There are factors other than Twitter, of course – like the fact that the polls are so close – and the Nick Clegg spanner in the works. There's also The X Factor effect of the TV debates – although whether that's something to love is another question. (They've been called the "live abortion of British democracy" by one critic.) Still, for me, the live debates plus Twitter has been a revelation. We got a hint of what Twitter was capable of when Jan Moir was tweeted down for being beastly to Stephen Gately. However, the first election since Twitter was born has given the site a raison d'être.

I was resistant to Twitter when it arrived a few years ago. I'd never got into Facebook. I'd just had a baby when it came along. Someone's update said: "Just packing to go to Paris." I thought, oh God, it's just a lot of people bragging, plus I'll never get any work done.

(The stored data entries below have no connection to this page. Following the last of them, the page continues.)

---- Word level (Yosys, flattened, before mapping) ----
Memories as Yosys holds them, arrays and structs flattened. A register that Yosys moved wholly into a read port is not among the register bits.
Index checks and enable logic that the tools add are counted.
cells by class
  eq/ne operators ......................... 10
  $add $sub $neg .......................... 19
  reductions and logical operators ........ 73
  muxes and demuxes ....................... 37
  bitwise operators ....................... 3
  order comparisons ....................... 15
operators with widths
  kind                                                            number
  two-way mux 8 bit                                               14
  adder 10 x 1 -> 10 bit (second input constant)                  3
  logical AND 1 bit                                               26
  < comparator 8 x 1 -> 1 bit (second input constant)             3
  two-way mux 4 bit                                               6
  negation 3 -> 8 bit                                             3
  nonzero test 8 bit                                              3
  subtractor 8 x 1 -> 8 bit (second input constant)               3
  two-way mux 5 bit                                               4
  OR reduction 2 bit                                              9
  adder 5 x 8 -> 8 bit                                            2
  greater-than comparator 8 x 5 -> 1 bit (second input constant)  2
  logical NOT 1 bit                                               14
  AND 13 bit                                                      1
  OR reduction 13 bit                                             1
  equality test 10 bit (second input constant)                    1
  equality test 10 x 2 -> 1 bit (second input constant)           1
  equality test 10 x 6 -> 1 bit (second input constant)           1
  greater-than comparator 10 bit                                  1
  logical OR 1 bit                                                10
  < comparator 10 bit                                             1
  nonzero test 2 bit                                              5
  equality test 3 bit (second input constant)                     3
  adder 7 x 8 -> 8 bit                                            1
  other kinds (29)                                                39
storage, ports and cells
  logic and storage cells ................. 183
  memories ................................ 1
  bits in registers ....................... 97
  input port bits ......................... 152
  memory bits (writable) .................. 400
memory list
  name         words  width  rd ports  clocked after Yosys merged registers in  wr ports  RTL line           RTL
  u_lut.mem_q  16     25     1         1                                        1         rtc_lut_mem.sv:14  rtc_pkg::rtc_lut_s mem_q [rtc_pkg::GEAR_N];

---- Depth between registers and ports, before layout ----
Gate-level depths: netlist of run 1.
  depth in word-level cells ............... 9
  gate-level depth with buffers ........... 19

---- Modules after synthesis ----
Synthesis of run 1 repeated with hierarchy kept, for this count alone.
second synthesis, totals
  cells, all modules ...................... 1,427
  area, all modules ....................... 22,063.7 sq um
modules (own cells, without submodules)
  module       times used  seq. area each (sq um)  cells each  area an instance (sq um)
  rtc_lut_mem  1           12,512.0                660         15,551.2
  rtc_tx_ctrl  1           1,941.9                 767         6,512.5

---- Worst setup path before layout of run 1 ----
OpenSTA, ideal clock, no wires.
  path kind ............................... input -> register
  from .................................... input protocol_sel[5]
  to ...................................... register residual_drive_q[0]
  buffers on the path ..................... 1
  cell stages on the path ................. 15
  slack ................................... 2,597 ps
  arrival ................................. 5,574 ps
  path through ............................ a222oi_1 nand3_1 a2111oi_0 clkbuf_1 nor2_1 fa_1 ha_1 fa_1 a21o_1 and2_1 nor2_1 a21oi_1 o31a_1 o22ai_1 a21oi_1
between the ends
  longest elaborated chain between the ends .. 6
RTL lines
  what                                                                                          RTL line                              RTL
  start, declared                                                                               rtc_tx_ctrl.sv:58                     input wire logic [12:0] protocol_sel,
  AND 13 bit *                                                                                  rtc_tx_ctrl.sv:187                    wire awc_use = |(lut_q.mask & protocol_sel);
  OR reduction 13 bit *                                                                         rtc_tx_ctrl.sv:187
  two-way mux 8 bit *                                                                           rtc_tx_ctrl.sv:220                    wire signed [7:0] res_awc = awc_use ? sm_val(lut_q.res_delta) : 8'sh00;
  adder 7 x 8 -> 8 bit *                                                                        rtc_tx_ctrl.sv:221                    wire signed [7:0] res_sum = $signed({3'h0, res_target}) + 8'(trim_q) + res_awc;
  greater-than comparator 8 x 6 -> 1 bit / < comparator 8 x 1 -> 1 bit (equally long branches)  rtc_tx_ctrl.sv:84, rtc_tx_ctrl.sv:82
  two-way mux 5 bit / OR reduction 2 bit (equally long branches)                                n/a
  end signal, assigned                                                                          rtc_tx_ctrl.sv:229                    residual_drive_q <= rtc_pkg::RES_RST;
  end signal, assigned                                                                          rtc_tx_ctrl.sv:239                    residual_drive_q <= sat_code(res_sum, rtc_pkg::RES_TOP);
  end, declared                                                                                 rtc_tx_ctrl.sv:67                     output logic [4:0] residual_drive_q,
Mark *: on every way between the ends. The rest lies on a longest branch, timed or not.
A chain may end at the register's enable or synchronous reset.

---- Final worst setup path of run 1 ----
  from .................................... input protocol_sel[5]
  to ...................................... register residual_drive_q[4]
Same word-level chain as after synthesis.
## config.mk

```make
export PLATFORM = sky130hd
export DESIGN_NAME = pdr_param_store
export DESIGN_NICKNAME = d
export VERILOG_FILES = /design/src/pdr_pkg.sv /design/src/pdr_param_store.sv
export SDC_FILE = /design/constraint.sdc
export NUM_CORES = 2
export LEC_CHECK = 0
export BUFFER_PORTS_ARGS = -buffer_cell sky130_fd_sc_hd__clkbuf_2
export CAP_MARGIN = 20
export CORE_MARGIN = 2
export CORE_UTILIZATION = 45
export DETAILED_ROUTE_END_ITERATION = 16
export PLACE_DENSITY = 0.6
export SLEW_MARGIN = 40
export SYNTH_ARGS = -nofsm -noshare
export SYNTH_HDL_FRONTEND = slang
export SYNTH_SLANG_ARGS = --single-unit
```

## constraint.sdc

```tcl
create_clock -name REF_CLK -period 5.1 [get_ports REF_CLK]
set_clock_uncertainty 0.1 [all_clocks]
set_input_delay 1.02 -clock REF_CLK [delete_from_list [all_inputs] [get_ports REF_CLK]]
set_output_delay 1.02 -clock REF_CLK [all_outputs]
set_load 0.01 [all_outputs]
```
===== config.mk =====
export PLATFORM = sky130hd
export DESIGN_NAME = ofd_top
export DESIGN_NICKNAME = d
export VERILOG_FILES = /design/src/pkg/ofd_pkg.sv /design/src/design/ofd_cycle_div.sv /design/src/design/ofd_top.sv
export SDC_FILE = /design/constraint.sdc
export NUM_CORES = 1
export LEC_CHECK = 0
export BUFFER_PORTS_ARGS = -buffer_cell sky130_fd_sc_hd__buf_4
export CAP_MARGIN = 40
export CORE_UTILIZATION = 29
export DETAILED_ROUTE_END_ITERATION = 6
export GPL_TIMING_DRIVEN = 0
export SLEW_MARGIN = 20
export SYNTH_ARGS = -nofsm -noshare
export SYNTH_HDL_FRONTEND = slang
export SYNTH_SLANG_ARGS = --single-unit

===== constraint.sdc =====
create_clock -name clk_sys -period 8.5 [get_ports clk_sys]
set_clock_uncertainty 0.2 [all_clocks]
set_input_delay 0.85 -clock clk_sys [delete_from_list [all_inputs] [get_ports clk_sys]]
set_output_delay 0.85 -clock clk_sys [all_outputs]
set_load 0.01 [all_outputs]

===== src/pkg/ofd_pkg.sv =====
// shared constants and types for the operand field decoder
package ofd_pkg;
  // register port offsets
  localparam logic [7:0] REG_BANK = 8'h00;
  localparam logic [7:0] REG_ACCUM = 8'h01;
  localparam logic [7:0] REG_TPTR_L = 8'h02;
  localparam logic [7:0] REG_TPTR_H = 8'h03;
  localparam logic [7:0] REG_TPTR_U = 8'h04;
  localparam logic [7:0] REG_TLATCH = 8'h05;
  localparam logic [7:0] REG_PROD_L = 8'h06;
  localparam logic [7:0] REG_PROD_H = 8'h07;
  localparam logic [7:0] REG_PCLAT_H = 8'h08;
  localparam logic [7:0] REG_PCLAT_U = 8'h09;
  localparam logic [7:0] REG_STATUS = 8'h0A;
  localparam logic [7:0] REG_PTR_BASE = 8'h0B;
  localparam logic [7:0] REG_PTR_LAST = 8'h10;
  // instruction word field positions
  localparam int ACC_BIT = 8;
  localparam int DEST_BIT = 9;
  localparam int BITPOS_LSB = 9;
  localparam int PTRSEL_LSB = 4;
  localparam int FAST_BIT = 0;
  localparam logic [3:0] SECOND_TAG = 4'hF;
  localparam logic [7:0] ACCESS_SPLIT = 8'h80;
  localparam logic [3:0] ACCESS_HI_BANK = 4'hF;
  localparam logic [3:0] ACCESS_LO_BANK = 4'h0;
  localparam logic [1:0] IDX_PTR = 2'h2;
  // status bit positions
  localparam int ST_C = 0;
  localparam int ST_DC = 1;
  localparam int ST_Z = 2;
  localparam int ST_OV = 3;
  localparam int ST_N = 4;
  // timing
  localparam logic [1:0] PHASES_LAST = 2'h3;
  // reset values
  localparam logic [7:0] RST_BYTE = 8'h00;
  // operand format announced by the core opcode decoder
  typedef enum logic [3:0] {
    FMT_BYTE, FMT_BIT, FMT_LIT8, FMT_PTRLIT, FMT_MOVE, FMT_ABS,
    FMT_BRA_LONG, FMT_BRA_SHORT, FMT_TABLE, FMT_INDEX
  } ofd_fmt_t;
  // table pointer behaviour
  typedef enum logic [1:0] {
    TBL_KEEP, TBL_POST_INC, TBL_POST_DEC, TBL_PRE_INC
  } ofd_tbl_t;
  typedef enum logic {ST_SINGLE, ST_SECOND} ofd_seq_t;
endpackage


===== src/design/ofd_cycle_div.sv =====
// four-phase divider giving one enable pulse per instruction cycle
`timescale 1ns/100ps
`default_nettype none
module ofd_cycle_div (
  // clock and reset
  input wire logic clk_sys,
  input wire logic rst_n_sync,
  // enable out
  output logic cycle_en
);
  logic [1:0] phase_r;

  always_ff @(posedge clk_sys or negedge rst_n_sync) begin
    if (!rst_n_sync) begin
      phase_r <= 2'h0;
    end else begin
      phase_r <= phase_r + 2'h1;
    end
  end

  assign cycle_en = (phase_r == ofd_pkg::PHASES_LAST);
endmodule
`default_nettype wire


===== src/design/ofd_top.sv =====
// operand field decoder with its operand-side registers
// How it works
// RL1: access bit 0 selects access RAM, 1 lets bank register pick bank.
// RL2: a bank select register chooses the RAM bank for banked accesses.
// RL3: destination bit 0 writes accumulator, 1 writes addressed file register.
// RL4: three-bit field picks bit 0 to 7 of the addressed byte.
// RL5: file field is 8-bit address or 2-bit pointer number for pointer loads.
// RL6: two-word move takes 12-bit source address from first word.
// RL7: two-word move takes 12-bit destination from second word and writes there.
// RL8: literal decodes as 8, 12 or 20 bits depending on format.
// RL9: table mode selects keep, post-increment, post-decrement or pre-increment.
// RL10: branch field is signed relative offset or absolute target address.
// RL11: fast bit 1 saves or restores shadow copies on call or return.
// RL12: a 21-bit table pointer addresses program memory for table accesses.
// RL13: an 8-bit table latch holds the byte a table access moves.
// RL14: don't-care bits are ignored by decoding; generators should emit 0.
// RL15: indexed forms add 7-bit offsets to an indirect pointer.
// RL16: five status flags carry, digit carry, zero, overflow, negative kept.
// RL17: multiply product is split over high and low product registers.
// RL18: high and upper latches supply upper PC bits on low-byte write.
// RL19: second words carry 1111 on top; executed alone they act as no-op.
// RL20: instruction cycle is four clocks; taken test or jump adds no-op cycle.
// RL21: all fields come out combinationally in the cycle the word shows.
//
// Added by the designer: the register addresses and the plain strobed port.
`timescale 1ns/100ps
`default_nettype none
module ofd_top (
  // clock and reset
  input wire logic clk_sys,
  input wire logic rst_b,
  // register port
  input wire logic [7:0] reg_addr,
  input wire logic [7:0] reg_wdata,
  input wire logic reg_wr,
  input wire logic reg_rd,
  output logic [7:0] reg_rdata,
  // fetch side
  input wire logic [15:0] instr_word,
  input wire logic instr_valid,
  input wire ofd_pkg::ofd_fmt_t instr_fmt,
  input wire logic flush_next,
  output logic cycle_en,
  output logic word_take,
  output logic nop_cycle,
  // decoded fields
  output logic [11:0] ram_addr,
  output logic dest_is_file,
  output logic [2:0] bit_pos,
  output logic [7:0] bit_mask,
  output logic [1:0] ptr_sel,
  output logic [19:0] literal,
  output logic [20:0] rel_offset,
  output logic [19:0] abs_target,
  output logic fast_sel,
  output ofd_pkg::ofd_tbl_t table_access_mode,
  output logic [11:0] move_src,
  output logic [11:0] move_dst,
  output logic move_we,
  output logic [11:0] idx_src_addr,
  output logic [11:0] idx_dst_addr,
  // datapath results
  input wire logic result_valid,
  input wire logic [7:0] result_data,
  output logic file_we,
  output logic accum_we,
  input wire logic [4:0] flag_we,
  input wire logic [4:0] flag_val,
  input wire logic mul_go,
  input wire logic [7:0] file_rdata,
  // table access
  input wire logic tbl_go,
  input wire logic tbl_write,
  input wire logic [7:0] prog_rdata,
  output logic [20:0] prog_addr,
  output logic [7:0] prog_wdata,
  output logic prog_re,
  output logic prog_we,
  // call, return and program counter
  input wire logic call_go,
  input wire logic ret_go,
  input wire logic pcl_write,
  input wire logic [7:0] pcl_data,
  output logic pc_load,
  output logic [20:0] pc_load_addr,
  // visible state
  output logic [7:0] accum_out,
  output logic [4:0] status_out,
  output logic [3:0] bank_out
);
  logic rst_s1_r;
  logic rst_n_sync;
  always_ff @(posedge clk_sys or negedge rst_b) begin
    if (!rst_b) begin
      rst_s1_r <= 1'b0;
      rst_n_sync <= 1'b0;
    end else begin
      rst_s1_r <= 1'b1;
      rst_n_sync <= rst_s1_r;
    end
  end

  ofd_cycle_div u_div (
    .clk_sys(clk_sys),
    .rst_n_sync(rst_n_sync),
    .cycle_en(cycle_en) // RL20
  );

  // architectural registers
  logic [3:0] bank_select_register;
  logic [7:0] working_accumulator;
  logic [20:0] table_pointer;
  logic [7:0] table_latch;
  logic [7:0] product_high_byte;
  logic [7:0] product_low_byte;
  logic [7:0] pc_high_latch;
  logic [4:0] pc_upper_latch;
  logic [4:0] status_r;
  logic [11:0] indirect_pointer [3];
  logic [7:0] shadow_accum_r;
  logic [4:0] shadow_status_r;
  logic [3:0] shadow_bank_r;

  // two-word sequencing
  ofd_pkg::ofd_seq_t seq_r;
  ofd_pkg::ofd_fmt_t first_fmt_r;
  logic [11:0] first_low_r;
  logic flush_r;
  logic second_tag;
  logic in_second;

  assign word_take = instr_valid && cycle_en;
  assign second_tag = (instr_word[15:12] == ofd_pkg::SECOND_TAG);
  assign in_second = (seq_r == ofd_pkg::ST_SECOND);
  // lone second word or flushed slot executes as no-op
  assign nop_cycle = word_take && (flush_r || (!in_second && second_tag
                     && instr_fmt != ofd_pkg::FMT_MOVE
                     && instr_fmt != ofd_pkg::FMT_ABS)); // RL19 RL20

  always_ff @(posedge clk_sys or negedge rst_n_sync) begin
    if (!rst_n_sync) begin
      seq_r <= ofd_pkg::ST_SINGLE;
      first_fmt_r <= ofd_pkg::FMT_BYTE;
      first_low_r <= 12'h000;
    end else if (word_take) begin
      case (seq_r)
        ofd_pkg::ST_SINGLE: begin
          if (!flush_r && (instr_fmt == ofd_pkg::FMT_MOVE
              || instr_fmt == ofd_pkg::FMT_ABS
              || instr_fmt == ofd_pkg::FMT_PTRLIT)) begin
            seq_r <= ofd_pkg::ST_SECOND;
            first_fmt_r <= instr_fmt;
            first_low_r <= instr_word[11:0]; // RL6
          end
        end
        ofd_pkg::ST_SECOND: begin
          seq_r <= ofd_pkg::ST_SINGLE;
        end
        default: begin
          seq_r <= ofd_pkg::ST_SINGLE;
        end
      endcase
    end
  end

  // a taken test or jump turns the following fetch slot into a no-op
  always_ff @(posedge clk_sys or negedge rst_n_sync) begin
    if (!rst_n_sync) begin
      flush_r <= 1'b0;
    end else if (flush_next) begin
      flush_r <= 1'b1; // RL20
    end else if (word_take) begin
      flush_r <= 1'b0;
    end
  end

  // field extraction, purely combinational from the presented word; in a second word ptr_sel comes from the stored first word
  // only defined bit positions are looked at, so don't-care bits drop out
  logic [7:0] file_f;
  assign file_f = instr_word[7:0]; // RL14 RL21
  assign dest_is_file = instr_word[ofd_pkg::DEST_BIT];
  assign bit_pos = instr_word[ofd_pkg::BITPOS_LSB +: 3]; // RL4
  assign bit_mask = 8'h01 << bit_pos; // RL4
  assign ptr_sel = in_second ? first_low_r[ofd_pkg::PTRSEL_LSB +: 2]
                             : instr_word[ofd_pkg::PTRSEL_LSB +: 2]; // RL5
  assign fast_sel = instr_word[ofd_pkg::FAST_BIT];
  assign table_access_mode = ofd_pkg::ofd_tbl_t'(instr_word[1:0]); // RL9

  always_comb begin
    if (!instr_word[ofd_pkg::ACC_BIT]) begin
      // access RAM: low half from bank 0, upper half from the top bank
      ram_addr = {(file_f >= ofd_pkg::ACCESS_SPLIT) ? ofd_pkg::ACCESS_HI_BANK
                  : ofd_pkg::ACCESS_LO_BANK, file_f}; // RL1
    end else begin
      ram_addr = {bank_select_register, file_f}; // RL1 RL2 RL5
    end
  end

  always_comb begin
    if (in_second && first_fmt_r == ofd_pkg::FMT_ABS) begin
      literal = {instr_word[11:0], first_low_r[7:0]}; // RL8
    end else if (in_second && first_fmt_r == ofd_pkg::FMT_PTRLIT) begin
      literal = {8'h00, first_low_r[3:0], instr_word[7:0]}; // RL8
    end else begin
      literal = {12'h000, instr_word[7:0]}; // RL8
    end
  end

  always_comb begin
    if (instr_fmt == ofd_pkg::FMT_BRA_LONG) begin
      rel_offset = {{10{instr_word[10]}}, instr_word[10:0]}; // RL10
    end else begin
      rel_offset = {{13{instr_word[7]}}, instr_word[7:0]}; // RL10
    end
  end
  assign abs_target = {instr_word[11:0], first_low_r[7:0]}; // RL10

  assign move_src = first_low_r; // RL6
  assign move_dst = instr_word[11:0]; // RL7
  assign move_we = word_take && in_second && !flush_r
                   && first_fmt_r == ofd_pkg::FMT_MOVE && second_tag; // RL7

  // indexed offsets ride on the third indirect pointer
  assign idx_src_addr = indirect_pointer[ofd_pkg::IDX_PTR]
                        + {5'h00, instr_word[6:0]}; // RL15
  assign idx_dst_addr = indirect_pointer[ofd_pkg::IDX_PTR]
                        + {5'h00, (in_second ? instr_word[6:0]
                                             : first_low_r[6:0])}; // RL15

  assign accum_we = result_valid && !dest_is_file; // RL3
  assign file_we = result_valid && dest_is_file; // RL3

  // register port decode
  logic wr_hit_ptr;
  logic [2:0] ptr_byte;
  assign wr_hit_ptr = reg_addr >= ofd_pkg::REG_PTR_BASE
                      && reg_addr <= ofd_pkg::REG_PTR_LAST;
  assign ptr_byte = 3'(reg_addr - ofd_pkg::REG_PTR_BASE);

  // hardware updates win over a software write in the same cycle
  always_ff @(posedge clk_sys or negedge rst_n_sync) begin
    if (!rst_n_sync) begin
      working_accumulator <= ofd_pkg::RST_BYTE;
    end else if (ret_go && fast_sel) begin
      working_accumulator <= shadow_accum_r; // RL11
    end else if (accum_we) begin
      working_accumulator <= result_data; // RL3
    end else if (reg_wr && reg_addr == ofd_pkg::REG_ACCUM) begin
      working_accumulator <= reg_wdata;
    end
  end

  always_ff @(posedge clk_sys or negedge rst_n_sync) begin
    if (!rst_n_sync) begin
      bank_select_register <= 4'h0;
    end else if (ret_go && fast_sel) begin
      bank_select_register <= shadow_bank_r; // RL11
    end else if (reg_wr && reg_addr == ofd_pkg::REG_BANK) begin
      bank_select_register <= reg_wdata[3:0]; // RL2
    end
  end

  always_ff @(posedge clk_sys or negedge rst_n_sync) begin
    if (!rst_n_sync) begin
      status_r <= 5'h00;
    end else if (ret_go && fast_sel) begin
      status_r <= shadow_status_r; // RL11
    end else if (flag_we != 5'h00) begin
      status_r <= (status_r & ~flag_we) | (flag_val & flag_we); // RL16
    end else if (reg_wr && reg_addr == ofd_pkg::REG_STATUS) begin
      status_r <= reg_wdata[4:0];
    end
  end

  // shadow copies for fast call
  always_ff @(posedge clk_sys or negedge rst_n_sync) begin
    if (!rst_n_sync) begin
      shadow_accum_r <= ofd_pkg::RST_BYTE;
      shadow_status_r <= 5'h00;
      shadow_bank_r <= 4'h0;
    end else if (call_go && fast_sel) begin
      shadow_accum_r <= working_accumulator; // RL11
      shadow_status_r <= status_r;
      shadow_bank_r <= bank_select_register;
    end
  end

  always_ff @(posedge clk_sys or negedge rst_n_sync) begin
    if (!rst_n_sync) begin
      product_high_byte <= ofd_pkg::RST_BYTE;
      product_low_byte <= ofd_pkg::RST_BYTE;
    end else if (mul_go) begin
      {product_high_byte, product_low_byte} <=
        working_accumulator * file_rdata; // RL17
    end else if (reg_wr && reg_addr == ofd_pkg::REG_PROD_L) begin
      product_low_byte <= reg_wdata;
    end else if (reg_wr && reg_addr == ofd_pkg::REG_PROD_H) begin
      product_high_byte <= reg_wdata;
    end
  end

  always_ff @(posedge clk_sys or negedge rst_n_sync) begin
    if (!rst_n_sync) begin
      pc_high_latch <= ofd_pkg::RST_BYTE;
      pc_upper_latch <= 5'h00;
    end else if (reg_wr && reg_addr == ofd_pkg::REG_PCLAT_H) begin
      pc_high_latch <= reg_wdata; // RL18
    end else if (reg_wr && reg_addr == ofd_pkg::REG_PCLAT_U) begin
      pc_upper_latch <= reg_wdata[4:0]; // RL18
    end
  end

  // low-byte write jumps using both latches as the upper bits
  always_ff @(posedge clk_sys or negedge rst_n_sync) begin
    if (!rst_n_sync) begin
      pc_load <= 1'b0;
      pc_load_addr <= 21'h000000;
    end else begin
      pc_load <= pcl_write;
      if (pcl_write) begin
        pc_load_addr <= {pc_upper_latch, pc_high_latch, pcl_data}; // RL18
      end
    end
  end

  always_ff @(posedge clk_sys or negedge rst_n_sync) begin
    if (!rst_n_sync) begin
      for (int i = 0; i < 3; i++) begin
        indirect_pointer[i] <= 12'h000;
      end
    end else if (word_take && in_second && !flush_r
                 && first_fmt_r == ofd_pkg::FMT_PTRLIT) begin
      indirect_pointer[ptr_sel] <= literal[11:0]; // RL5 RL8
    end else if (reg_wr && wr_hit_ptr) begin
      if (ptr_byte[0]) begin
        indirect_pointer[ptr_byte[2:1]][11:8] <= reg_wdata[3:0];
      end else begin
        indirect_pointer[ptr_byte[2:1]][7:0] <= reg_wdata;
      end
    end
  end

  // table access: pointer step, program memory strobe, latch
  ofd_pkg::ofd_tbl_t tmode;
  logic [20:0] tptr_inc;
  logic [20:0] tptr_dec;
  logic tbl_rd_pend_r;
  assign tmode = table_access_mode;
  assign tptr_inc = table_pointer + 21'h000001;
  assign tptr_dec = table_pointer - 21'h000001;

  always_ff @(posedge clk_sys or negedge rst_n_sync) begin
    if (!rst_n_sync) begin
      table_pointer <= 21'h000000;
    end else if (tbl_go) begin
      case (tmode)
        ofd_pkg::TBL_POST_INC: table_pointer <= tptr_inc; // RL9
        ofd_pkg::TBL_POST_DEC: table_pointer <= tptr_dec; // RL9
        ofd_pkg::TBL_PRE_INC: table_pointer <= tptr_inc; // RL9
        default: table_pointer <= table_pointer; // RL9
      endcase
    end else if (reg_wr && reg_addr == ofd_pkg::REG_TPTR_L) begin
      table_pointer[7:0] <= reg_wdata;
    end else if (reg_wr && reg_addr == ofd_pkg::REG_TPTR_H) begin
      table_pointer[15:8] <= reg_wdata;
    end else if (reg_wr && reg_addr == ofd_pkg::REG_TPTR_U) begin
      table_pointer[20:16] <= reg_wdata[4:0];
    end
  end

  always_ff @(posedge clk_sys or negedge rst_n_sync) begin
    if (!rst_n_sync) begin
      prog_addr <= 21'h000000;
      prog_wdata <= ofd_pkg::RST_BYTE;
      prog_re <= 1'b0;
      prog_we <= 1'b0;
    end else begin
      prog_re <= tbl_go && !tbl_write;
      prog_we <= tbl_go && tbl_write;
      if (tbl_go) begin
        prog_addr <= (tmode == ofd_pkg::TBL_PRE_INC) ? tptr_inc
                                                     : table_pointer; // RL12
        prog_wdata <= table_latch; // RL13
      end
    end
  end

  // read data are taken the cycle after the read strobe
  always_ff @(posedge clk_sys or negedge rst_n_sync) begin
    if (!rst_n_sync) begin
      tbl_rd_pend_r <= 1'b0;
      table_latch <= ofd_pkg::RST_BYTE;
    end else begin
      tbl_rd_pend_r <= prog_re;
      if (tbl_rd_pend_r) begin
        table_latch <= prog_rdata; // RL13
      end else if (reg_wr && reg_addr == ofd_pkg::REG_TLATCH) begin
        table_latch <= reg_wdata; // RL13
      end
    end
  end

  // read port: one cycle latency, unmapped offsets read zero
  always_ff @(posedge clk_sys or negedge rst_n_sync) begin
    if (!rst_n_sync) begin
      reg_rdata <= ofd_pkg::RST_BYTE;
    end else if (reg_rd) begin
      if (reg_addr == ofd_pkg::REG_BANK) begin
        reg_rdata <= {4'h0, bank_select_register};
      end else if (reg_addr == ofd_pkg::REG_ACCUM) begin
        reg_rdata <= working_accumulator;
      end else if (reg_addr == ofd_pkg::REG_TPTR_L) begin
        reg_rdata <= table_pointer[7:0];
      end else if (reg_addr == ofd_pkg::REG_TPTR_H) begin
        reg_rdata <= table_pointer[15:8];
      end else if (reg_addr == ofd_pkg::REG_TPTR_U) begin
        reg_rdata <= {3'h0, table_pointer[20:16]};
      end else if (reg_addr == ofd_pkg::REG_TLATCH) begin
        reg_rdata <= table_latch;
      end else if (reg_addr == ofd_pkg::REG_PROD_L) begin
        reg_rdata <= product_low_byte;
      end else if (reg_addr == ofd_pkg::REG_PROD_H) begin
        reg_rdata <= product_high_byte;
      end else if (reg_addr == ofd_pkg::REG_PCLAT_H) begin
        reg_rdata <= pc_high_latch;
      end else if (reg_addr == ofd_pkg::REG_PCLAT_U) begin
        reg_rdata <= {3'h0, pc_upper_latch};
      end else if (reg_addr == ofd_pkg::REG_STATUS) begin
        reg_rdata <= {3'h0, status_r}; // RL16
      end else if (wr_hit_ptr && ptr_byte[0]) begin
        reg_rdata <= {4'h0, indirect_pointer[ptr_byte[2:1]][11:8]};
      end else if (wr_hit_ptr) begin
        reg_rdata <= indirect_pointer[ptr_byte[2:1]][7:0];
      end else begin
        reg_rdata <= 8'h00;
      end
    end else begin
      reg_rdata <= 8'h00;
    end
  end

  assign accum_out = working_accumulator;
  assign status_out = status_r;
  assign bank_out = bank_select_register;
endmodule
`default_nettype wire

Twitter, though, advertised "short, timely messages". I had a look. At first glance it seemed tedious – lots of people having incomprehensible conversations that I wasn't in on. Then the leaders' debates started and I gathered from the press that Twitter could add another dimension. For the second debate I had my laptop beside me and it was certainly intriguing. I found some interesting people to follow.

By the time the third debate came around this week, my new multi-platform experience was just incredible amounts of fun. You know how people used to lament the fracturing of channels and the end of event television; the end of 24 million people watching Only Fools and Horses all at once; the end of the power surge the national grid would experience at the end when everyone put the kettle on? Well, now that communal experience is back – with interactive knobs on.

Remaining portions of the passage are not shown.